----- Task data -----

<file path="config.mk">
export PLATFORM = sky130hd
export DESIGN_NAME = fci_host
export DESIGN_NICKNAME = d
export VERILOG_FILES = /design/src/design/fci_pkg.sv /design/src/design/fci_host.sv
export VERILOG_INCLUDE_DIRS = /design/src /design/src/design
export SDC_FILE = /design/constraint.sdc
export NUM_CORES = 1
export LEC_CHECK = 0
export ABC_AREA = 1
export ABC_CLOCK_PERIOD_IN_PS = 2100
export BUFFER_PORTS_ARGS = -buffer_cell sky130_fd_sc_hd__buf_4
export CAP_MARGIN = 25
export CELL_PAD_IN_SITES_DETAIL_PLACEMENT = 1
export CELL_PAD_IN_SITES_GLOBAL_PLACEMENT = 2
export CORE_MARGIN = 4
export CORE_UTILIZATION = 31
export CTS_CLUSTER_DIAMETER = 40
export DETAILED_ROUTE_END_ITERATION = 8
export PLACE_DENSITY = 0.72
export SYNTH_ARGS = -nofsm -noshare
export SYNTH_HDL_FRONTEND = slang
export SYNTH_SLANG_ARGS = --single-unit
</file>
<file path="constraint.sdc">
create_clock -name core_clk -period 2.1 [get_ports core_clk]
set_clock_uncertainty 0.1 [all_clocks]
set_input_delay 0.315 -clock core_clk [delete_from_list [all_inputs] [get_ports core_clk]]
set_output_delay 0.315 -clock core_clk [all_outputs]
set_load 0.02 [all_outputs]
</file>
<file path="src/design/fci_defines.svh">
// fci_defines.svh: offsets, fields and timing counts for the flash command host
`ifndef FCI_DEFINES_SVH
`define FCI_DEFINES_SVH
// register byte offsets on apb
`define FCI_REG_CTRL     12'h000
`define FCI_REG_ADDR     12'h004
`define FCI_REG_WDATA    12'h008
`define FCI_REG_STATUS   12'h00C
`define FCI_REG_RDATA    12'h010
`define FCI_REG_CODES    12'h014
// ctrl fields
`define FCI_CTRL_GO      0
`define FCI_CTRL_OP_LSB  1
`define FCI_CTRL_OP_MSB  3
`define FCI_CTRL_WORD    4
`define FCI_CTRL_UNPROT  5
`define FCI_CTRL_HWRST   6
// status fields
`define FCI_ST_BUSY      0
`define FCI_ST_RDY       1
`define FCI_ST_DONE      2
`define FCI_ST_FAIL      3
// codes register fields: unlock1, unlock2, erase confirm, erase setup
`define FCI_CODES_RST    32'h3055AAAA
// timing: clock period and figures in ns
`define FCI_CLK_NS       5
`define FCI_RST_LOW_NS   500
`define FCI_RST_REC_NS   50
`define FCI_RST_LONG_NS  10000
`define FCI_STROBE_NS    40
`define FCI_RD_NS        60
`define FCI_RST_LOW_CYC  ((`FCI_RST_LOW_NS + `FCI_CLK_NS - 1) / `FCI_CLK_NS)
`define FCI_RST_REC_CYC  ((`FCI_RST_REC_NS + `FCI_CLK_NS - 1) / `FCI_CLK_NS)
`define FCI_STROBE_CYC   ((`FCI_STROBE_NS + `FCI_CLK_NS - 1) / `FCI_CLK_NS)
`define FCI_RD_CYC       ((`FCI_RD_NS + `FCI_CLK_NS - 1) / `FCI_CLK_NS)
// unlock addresses (word mode)
`define FCI_UNLOCK_A1    18'h00555
`define FCI_UNLOCK_A2    18'h002AA
`endif

</file>
<file path="src/design/fci_pkg.sv">
// fci_pkg.sv: types for the flash command host
package fci_pkg;
  typedef enum logic [2:0] {
    FCI_OP_READ    = 3'h0,
    FCI_OP_PROG    = 3'h1,
    FCI_OP_BERASE  = 3'h2,
    FCI_OP_CERASE  = 3'h3,
    FCI_OP_SUSPEND = 3'h4,
    FCI_OP_RESUME  = 3'h5,
    FCI_OP_RESET   = 3'h6,
    FCI_OP_IDREAD  = 3'h7
  } fci_op_t;
  typedef enum logic [2:0] {
    FCI_S_IDLE  = 3'h0,
    FCI_S_SETUP = 3'h1,
    FCI_S_LOW   = 3'h2,
    FCI_S_HIGH  = 3'h3,
    FCI_S_READ  = 3'h4,
    FCI_S_RSTLO = 3'h5,
    FCI_S_RSTHI = 3'h6
  } fci_state_t;
endpackage

</file>
<file path="src/design/fci_host.sv">
// fci_host.sv: apb-driven host that sequences commands into the parallel flash pins
//
// Function
// [RQ1] write all four or six cycles before program/erase
// [RQ2] unlock code on cycles one, two, four, five
// [RQ3] device drops bad sequences to array read
// [RQ4] status bits readable while engine busy
// [RQ5] third cycle carries set-up; reads follow
// [RQ6] fourth cycle carries program address and data
// [RQ7] erase: unlock on four, five; confirm six
// [RQ8] block erase can be suspended and resumed
// [RQ9] power loss resets decoder to array read
// [RQ10] address latched on falling strobe edge
// [RQ11] high-voltage A9 selects identification operations
// [RQ12] command data latched on rising strobe edge
// [RQ13] status bit positions on low data byte
// [RQ14] device drives data only when selected, gated
// [RQ15] word mode upper byte ignored for commands
// [RQ16] byte mode: top data pin is address
// [RQ17] chip-select may strobe; high means standby
// [RQ18] busy rejects program/erase except suspend
// [RQ19] ready/busy high in idle, suspend, standby
// [RQ20] reset low 500ns, ready 50ns after
// [RQ21] reset during operation lasts until ready rises
// [RQ22] reset at high voltage unlocks protected blocks
// [RQ23] busy reads return status, not array
`timescale 1ns/1ps
`default_nettype none
`include "fci_defines.svh"
module fci_host (
  // clock and reset
  input  wire logic        core_clk,
  input  wire logic        resetn,
  // apb slave
  input  wire logic        psel,
  input  wire logic        penable,
  input  wire logic        pwrite,
  input  wire logic [11:0] paddr,
  input  wire logic [31:0] pwdata,
  output logic      [31:0] prdata,
  output logic             pready,
  output logic             pslverr,
  // flash control pins
  output logic             chip_sel_n,
  output logic             out_gate_n,
  output logic             wr_strobe_n,
  output logic             hard_reset_unlock_n,
  output logic             hv_unlock_en,
  output logic             word_mode,
  output logic      [16:0] flash_addr,
  // flash data pins, msb_or_low_address is bit 15
  input  wire logic [15:0] dq_in,
  output logic      [15:0] dq_out,
  output logic      [15:0] dq_oe,
  // open-drain ready/busy from the flash
  input  wire logic        ready_busy_n
);
  import fci_pkg::*;

  fci_state_t  state_q;
  logic [31:0] ctrl_q, addr_q, wdata_q, codes_q, rdata_q;
  logic [2:0]  cyc_q, ncyc;
  logic [7:0]  cnt_q;
  logic        done_q, fail_q, busy_q;
  logic        rb_s1_q, rb_s2_q;
  logic [15:0] dq_s1_q, dq_s2_q;
  fci_op_t     op;
  logic        wr_acc, rd_setup;
  logic [17:0] cyc_addr;
  logic [15:0] cyc_data;

  assign op     = fci_op_t'(ctrl_q[`FCI_CTRL_OP_MSB:`FCI_CTRL_OP_LSB]);
  assign wr_acc = psel && penable && pwrite;
  assign rd_setup = psel && !penable && !pwrite;

  // pin inputs pass two flip-flops; first stage feeds only the second
  always_ff @(posedge core_clk or negedge resetn) begin
    if (!resetn) begin
      rb_s1_q <= 1'b1;
      rb_s2_q <= 1'b1;
      dq_s1_q <= 16'h0000;
      dq_s2_q <= 16'h0000;
    end else begin
      rb_s1_q <= ready_busy_n;
      rb_s2_q <= rb_s1_q;
      dq_s1_q <= dq_in;
      dq_s2_q <= dq_s1_q;
    end
  end

  // cycles per instruction: array reads need none, id reads three, program four, erase six
  always_comb begin
    unique case (op)
      FCI_OP_PROG:    ncyc = 3'd4; // RQ1
      FCI_OP_BERASE:  ncyc = 3'd6; // RQ1
      FCI_OP_CERASE:  ncyc = 3'd6; // RQ1
      FCI_OP_SUSPEND: ncyc = 3'd1;
      FCI_OP_RESUME:  ncyc = 3'd1;
      FCI_OP_RESET:   ncyc = 3'd1;
      FCI_OP_READ:    ncyc = 3'd0;
      FCI_OP_IDREAD:  ncyc = 3'd3; // RQ5
    endcase
  end

  // address and data for the bus cycle in progress
  always_comb begin
    cyc_addr = 18'(addr_q);
    cyc_data = 16'(wdata_q);
    if (ncyc == 3'd1) begin
      cyc_data = {8'h00, wdata_q[7:0]}; // suspend/resume/reset code given by software
    end else begin
      unique case (cyc_q)
        3'd0, 3'd3: begin
          cyc_addr = `FCI_UNLOCK_A1;
          cyc_data = {8'h00, codes_q[7:0]}; // RQ2
        end
        3'd1, 3'd4: begin
          cyc_addr = `FCI_UNLOCK_A2;
          cyc_data = {8'h00, codes_q[15:8]}; // RQ2
        end
        3'd2: begin
          cyc_addr = `FCI_UNLOCK_A1;
          cyc_data = (ncyc == 3'd6) ? {8'h00, codes_q[31:24]} : {8'h00, wdata_q[23:16]}; // RQ5
        end
        default: begin
          cyc_addr = (op == FCI_OP_CERASE) ? `FCI_UNLOCK_A1 : 18'(addr_q); // RQ7
          cyc_data = {8'h00, codes_q[23:16]}; // RQ7
        end
      endcase
      if (ncyc == 3'd4 && cyc_q == 3'd3) begin
        cyc_addr = 18'(addr_q); // RQ6
        cyc_data = wdata_q[15:0]; // RQ6
      end
      if (ncyc == 3'd6 && cyc_q == 3'd3) begin
        cyc_addr = `FCI_UNLOCK_A1; // RQ7
        cyc_data = {8'h00, codes_q[7:0]};
      end
      // the read phase of a read or id read addresses the user location
      if (cyc_q == ncyc) begin
        cyc_addr = 18'(addr_q); // RQ5
      end
    end
  end

  // sequencer: chip-select gates each write, write strobe falls and rises on the same edges as it
  always_ff @(posedge core_clk or negedge resetn) begin
    if (!resetn) begin
      state_q <= FCI_S_IDLE;
      cyc_q   <= 3'd0;
      cnt_q   <= 8'h00;
      busy_q  <= 1'b0;
      done_q  <= 1'b0;
      fail_q  <= 1'b0;
      rdata_q <= 32'h00000000;
    end else begin
      // clear where the snapshot is taken, so a flag raised between snapshot
      // and access is not lost; a set in the same cycle still wins below
      if (rd_setup && paddr == `FCI_REG_STATUS) begin
        done_q <= 1'b0;
        fail_q <= 1'b0;
      end
      unique case (state_q)
        FCI_S_IDLE: begin
          cyc_q <= 3'd0;
          if (wr_acc && paddr == `FCI_REG_CTRL && pwdata[`FCI_CTRL_GO]) begin
            busy_q <= 1'b1;
            cnt_q  <= 8'h00;
            if (pwdata[`FCI_CTRL_HWRST])
              state_q <= FCI_S_RSTLO;
            else if (!rb_s2_q && pwdata[`FCI_CTRL_OP_MSB:`FCI_CTRL_OP_LSB] != 3'h4
                     && pwdata[`FCI_CTRL_OP_MSB:`FCI_CTRL_OP_LSB] != 3'h0
                     && pwdata[`FCI_CTRL_OP_MSB:`FCI_CTRL_OP_LSB] != 3'h7) begin
              busy_q  <= 1'b0; // RQ18
              fail_q  <= 1'b1; // RQ18
            end else
              state_q <= FCI_S_SETUP;
          end
        end
        FCI_S_SETUP: begin
          // address settles before strobe falls
          state_q <= (op == FCI_OP_READ && cyc_q == 3'd0) || cyc_q == ncyc ? FCI_S_READ : FCI_S_LOW;
          cnt_q   <= 8'h00;
        end
        FCI_S_LOW: begin
          cnt_q <= cnt_q + 8'h01;
          if (cnt_q == 8'(`FCI_STROBE_CYC - 1)) begin
            state_q <= FCI_S_HIGH; // RQ12
            cnt_q   <= 8'h00;
          end
        end
        FCI_S_HIGH: begin
          cnt_q <= cnt_q + 8'h01;
          if (cnt_q == 8'(`FCI_STROBE_CYC - 1)) begin
            cyc_q   <= cyc_q + 3'd1;
            state_q <= FCI_S_SETUP;
            if (cyc_q + 3'd1 == ncyc && op != FCI_OP_IDREAD) begin
              state_q <= FCI_S_IDLE; // RQ1
              busy_q  <= 1'b0;
              done_q  <= 1'b1;
            end
          end
        end
        FCI_S_READ: begin
          cnt_q <= cnt_q + 8'h01;
          if (cnt_q == 8'(`FCI_RD_CYC + 2)) begin
            // two extra cycles cover the input synchroniser
            rdata_q <= {16'h0000, word_mode ? dq_s2_q : {8'h00, dq_s2_q[7:0]}}; // RQ23
            state_q <= FCI_S_IDLE;
            busy_q  <= 1'b0;
            done_q  <= 1'b1;
          end
        end
        FCI_S_RSTLO: begin
          cnt_q <= cnt_q + 8'h01;
          if (cnt_q == 8'(`FCI_RST_LOW_CYC - 1)) begin
            state_q <= FCI_S_RSTHI; // RQ20
            cnt_q   <= 8'h00;
          end
        end
        FCI_S_RSTHI: begin
          // wait recovery, then wait until ready rises (long reset)
          if (cnt_q != 8'(`FCI_RST_REC_CYC + 2))
            cnt_q <= cnt_q + 8'h01;
          else if (rb_s2_q) begin // RQ21
            state_q <= FCI_S_IDLE;
            busy_q  <= 1'b0;
            done_q  <= 1'b1;
          end
        end
        default: state_q <= FCI_S_IDLE;
      endcase
    end
  end

  // software registers; codes stay programmable since values vary by part
  always_ff @(posedge core_clk or negedge resetn) begin
    if (!resetn) begin
      ctrl_q  <= 32'h00000010;
      addr_q  <= 32'h00000000;
      wdata_q <= 32'h00000000;
      codes_q <= `FCI_CODES_RST;
    end else if (wr_acc && state_q == FCI_S_IDLE) begin
      unique case (paddr)
        `FCI_REG_CTRL:  ctrl_q  <= pwdata;
        `FCI_REG_ADDR:  addr_q  <= pwdata;
        `FCI_REG_WDATA: wdata_q <= pwdata;
        `FCI_REG_CODES: codes_q <= pwdata;
        default: ;
      endcase
    end
  end

  // apb answers in the access cycle: one wait-free handshake, registered
  always_ff @(posedge core_clk or negedge resetn) begin
    if (!resetn) begin
      prdata  <= 32'h00000000;
      pready  <= 1'b0;
      pslverr <= 1'b0;
    end else begin
      pready  <= psel && !penable;
      pslverr <= 1'b0;
      if (psel && !penable) begin
        unique case (paddr)
          `FCI_REG_CTRL:   prdata <= ctrl_q;
          `FCI_REG_ADDR:   prdata <= addr_q;
          `FCI_REG_WDATA:  prdata <= wdata_q;
          `FCI_REG_STATUS: prdata <= {28'h0000000, fail_q, done_q, rb_s2_q, busy_q}; // RQ4
          `FCI_REG_RDATA:  prdata <= rdata_q;
          `FCI_REG_CODES:  prdata <= codes_q;
          default: begin
            prdata  <= 32'h00000000;
            pslverr <= 1'b1;
          end
        endcase
      end
    end
  end

  // pin drivers, all from flip-flops
  always_ff @(posedge core_clk or negedge resetn) begin
    if (!resetn) begin
      chip_sel_n          <= 1'b1;
      out_gate_n          <= 1'b1;
      wr_strobe_n         <= 1'b1;
      hard_reset_unlock_n <= 1'b0;
      hv_unlock_en        <= 1'b0;
      word_mode           <= 1'b1;
      flash_addr          <= 17'h00000;
      dq_out              <= 16'h0000;
      dq_oe               <= 16'h0000;
    end else begin
      hard_reset_unlock_n <= state_q != FCI_S_RSTLO; // RQ20
      hv_unlock_en        <= ctrl_q[`FCI_CTRL_UNPROT] && state_q != FCI_S_RSTLO; // RQ22
      word_mode           <= ctrl_q[`FCI_CTRL_WORD]; // RQ16
      chip_sel_n          <= !(state_q == FCI_S_LOW || state_q == FCI_S_READ); // RQ17
      wr_strobe_n         <= state_q != FCI_S_LOW; // RQ10
      out_gate_n          <= state_q != FCI_S_READ; // RQ14
      // width taken from ctrl, not the pin, so after a mode change the address
      // settles with the width pin and never shifts under a falling strobe
      flash_addr          <= ctrl_q[`FCI_CTRL_WORD] ? cyc_addr[16:0] : cyc_addr[17:1];
      // byte mode: top data pin carries the low address bit
      dq_out              <= ctrl_q[`FCI_CTRL_WORD] ? cyc_data : {cyc_addr[0], 7'h00, cyc_data[7:0]}; // RQ16
      if (state_q == FCI_S_LOW || state_q == FCI_S_HIGH || state_q == FCI_S_SETUP)
        dq_oe <= ctrl_q[`FCI_CTRL_WORD] ? 16'hFFFF : 16'h80FF; // RQ15
      else
        dq_oe <= ctrl_q[`FCI_CTRL_WORD] ? 16'h0000 : 16'h8000;
    end
  end

  // low time of the reset pin; saturates, and starts full so the pulse that
  // covers our own reset is not judged short
  logic [7:0] rst_low_cnt_q;
  always_ff @(posedge core_clk or negedge resetn) begin
    if (!resetn)
      rst_low_cnt_q <= 8'hFF;
    else if (hard_reset_unlock_n)
      rst_low_cnt_q <= 8'h00;
    else if (rst_low_cnt_q != 8'hFF)
      rst_low_cnt_q <= rst_low_cnt_q + 8'h01;
  end
endmodule
`default_nettype wire

</file>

-----

Only lines with the word "that" go in the answer. Take them all from the entries above.

// fci_host.sv: apb-driven host that sequences commands into the parallel flash pins
  // low time of the reset pin; saturates, and starts full so the pulse that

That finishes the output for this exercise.